Kicking off with those traditional Asian influences right away, Shangren quickly lets their listener know what they’re about. The metal sounds in their music are mostly drawing from death metal with Leonard Ong providing a pretty decent growl. Production wise the metal instrumentation seems to have taken a back seat in the mix, allowing for the vocals and folk elements to shine through. The ideas used create an interesting sound, although because the guitars are not exactly dominate in the mix, and despite the strong growl of Ong, the music doesn’t come up as heavy as it sometimes seems intended.
The compositions are the strongest point of the demo though, and the use of Asian instruments makes me a nice and refreshing change within the folk metal genre. Naturally there are some tracks out of the six present on the demo that are better than others, with Passage of Sighs and The Grand Unity being some of the highlights of the experience. I also like the way that the songs have been composed so that the Asian instruments are used to create very different sounding melodies, because I quite often find that much standard folk metal doesn’t have that much variation where folk ideas are concerned, even though the genre itself probably has the most variety when it comes to mixing up folk sounds with metal ones.

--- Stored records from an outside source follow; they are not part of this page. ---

File: config.mk
export PLATFORM = sky130hd
export DESIGN_NAME = uncache_unit
export DESIGN_NICKNAME = d
export VERILOG_FILES = /design/src/rtl/uncache_pkg.sv /design/src/rtl/store_fifo.sv /design/src/rtl/uncache_req_stage.sv /design/src/rtl/uncache_bus_ctrl.sv /design/src/rtl/uncache_unit.sv
export VERILOG_INCLUDE_DIRS = /design/src /design/src/rtl
export SDC_FILE = /design/constraint.sdc
export NUM_CORES = 1
export LEC_CHECK = 0
export BUFFER_PORTS_ARGS = -buffer_cell sky130_fd_sc_hd__buf_2
export CORE_MARGIN = 3
export CORE_UTILIZATION = 31
export DETAILED_ROUTE_END_ITERATION = 10
export PLACE_DENSITY = 0.48
export SLEW_MARGIN = 20
export SYNTH_ARGS = -nofsm -noshare
export SYNTH_HDL_FRONTEND = slang
export SYNTH_SLANG_ARGS = --single-unit
File: constraint.sdc
create_clock -name clk -period 4.7 [get_ports clk]
set_input_delay 0.94 -clock clk [delete_from_list [all_inputs] [get_ports clk]]
set_output_delay 0.94 -clock clk [all_outputs]
set_load 0.02 [all_outputs]
--- config.mk ---
export PLATFORM = sky130hd
export DESIGN_NAME = fft_input_reorder
export DESIGN_NICKNAME = d
export VERILOG_FILES = /design/src/fft_num_pkg.sv /design/src/fft_geom_pkg.sv /design/src/fft_input_reorder.sv
export SDC_FILE = /design/constraint.sdc
export NUM_CORES = 1
export LEC_CHECK = 0
export BUFFER_PORTS_ARGS = -buffer_cell sky130_fd_sc_hd__buf_4
export CORE_AREA = 2 2 105 107
export CTS_CLUSTER_DIAMETER = 80
export DETAILED_ROUTE_END_ITERATION = 8
export DIE_AREA = 0 0 107 109
export PLACE_DENSITY = 0.77
export SYNTH_ARGS = -nofsm -noshare
export SYNTH_HDL_FRONTEND = slang
export SYNTH_SLANG_ARGS = --single-unit
--- constraint.sdc ---
create_clock -name clk -period 0.8 [get_ports clk]
set_input_delay 0.12 -clock clk [delete_from_list [all_inputs] [get_ports clk]]
set_output_delay 0.12 -clock clk [all_outputs]
set_load 0.02 [all_outputs]
===== src/logic/dft5_pkg.sv =====
package dft5_pkg;

	// points per radix-5 frame
	localparam int frame_len = 5;

	// wide enough for indices 0 to frame_len-1
	localparam int idx_w = 3;

	// constants are Q14, so products shift back down by 14
	localparam int tw_shift = 14;

	// product register width in the butterfly
	localparam int prod_w = 48;

	// 0.559 = (cos(2pi/5) - cos(4pi/5)) / 2
	localparam logic signed [17:0] k_c3 = 18'sd9159;

	// 1.539
	localparam logic signed [17:0] k_c4 = 18'sd25215;

	// 0.362
	localparam logic signed [17:0] k_c5 = 18'sd5931;

	// 0.951 = sin(2pi/5)
	localparam logic signed [17:0] k_c6 = 18'sd15581;

	typedef enum logic {
		EMIT_IDLE,
		EMIT_RUN
	} emit_state_e;

endpackage


===== src/logic/dft5_index_counter.sv =====
`timescale 1ns/1ps

module dft5_index_counter import dft5_pkg::*; #(
	parameter int modulus = frame_len
) (
	input  logic             clk,
	input  logic             rst_n,
	input  logic             en,
	output logic [idx_w-1:0] idx,
	output logic             wrap
);

	logic at_last;

	assign at_last = (idx == idx_w'(modulus - 1));

	// wrap flags the enabled cycle at the top index
	assign wrap = en && at_last;

	always_ff @(posedge clk) begin
		if (!rst_n) begin
			idx <= '0;
		end else if (en) begin
			if (at_last) begin
				idx <= '0;
			end else begin
				idx <= idx + 1'b1;
			end
		end
	end

endmodule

Warriors of Devastation is an impressive first release from Shangren and I can’t wait for them to release an album. While I personally feel that these songs would sound better with a better production job when one bares in mind that this is just a self-produced demo release there really isn’t anything to complain about and I’ve heard weaker releases from established bands. For this excellent demo Shangren is certainly deserving of a score at the high end of the spectrum. Folk metal fans, keep an eye on this one!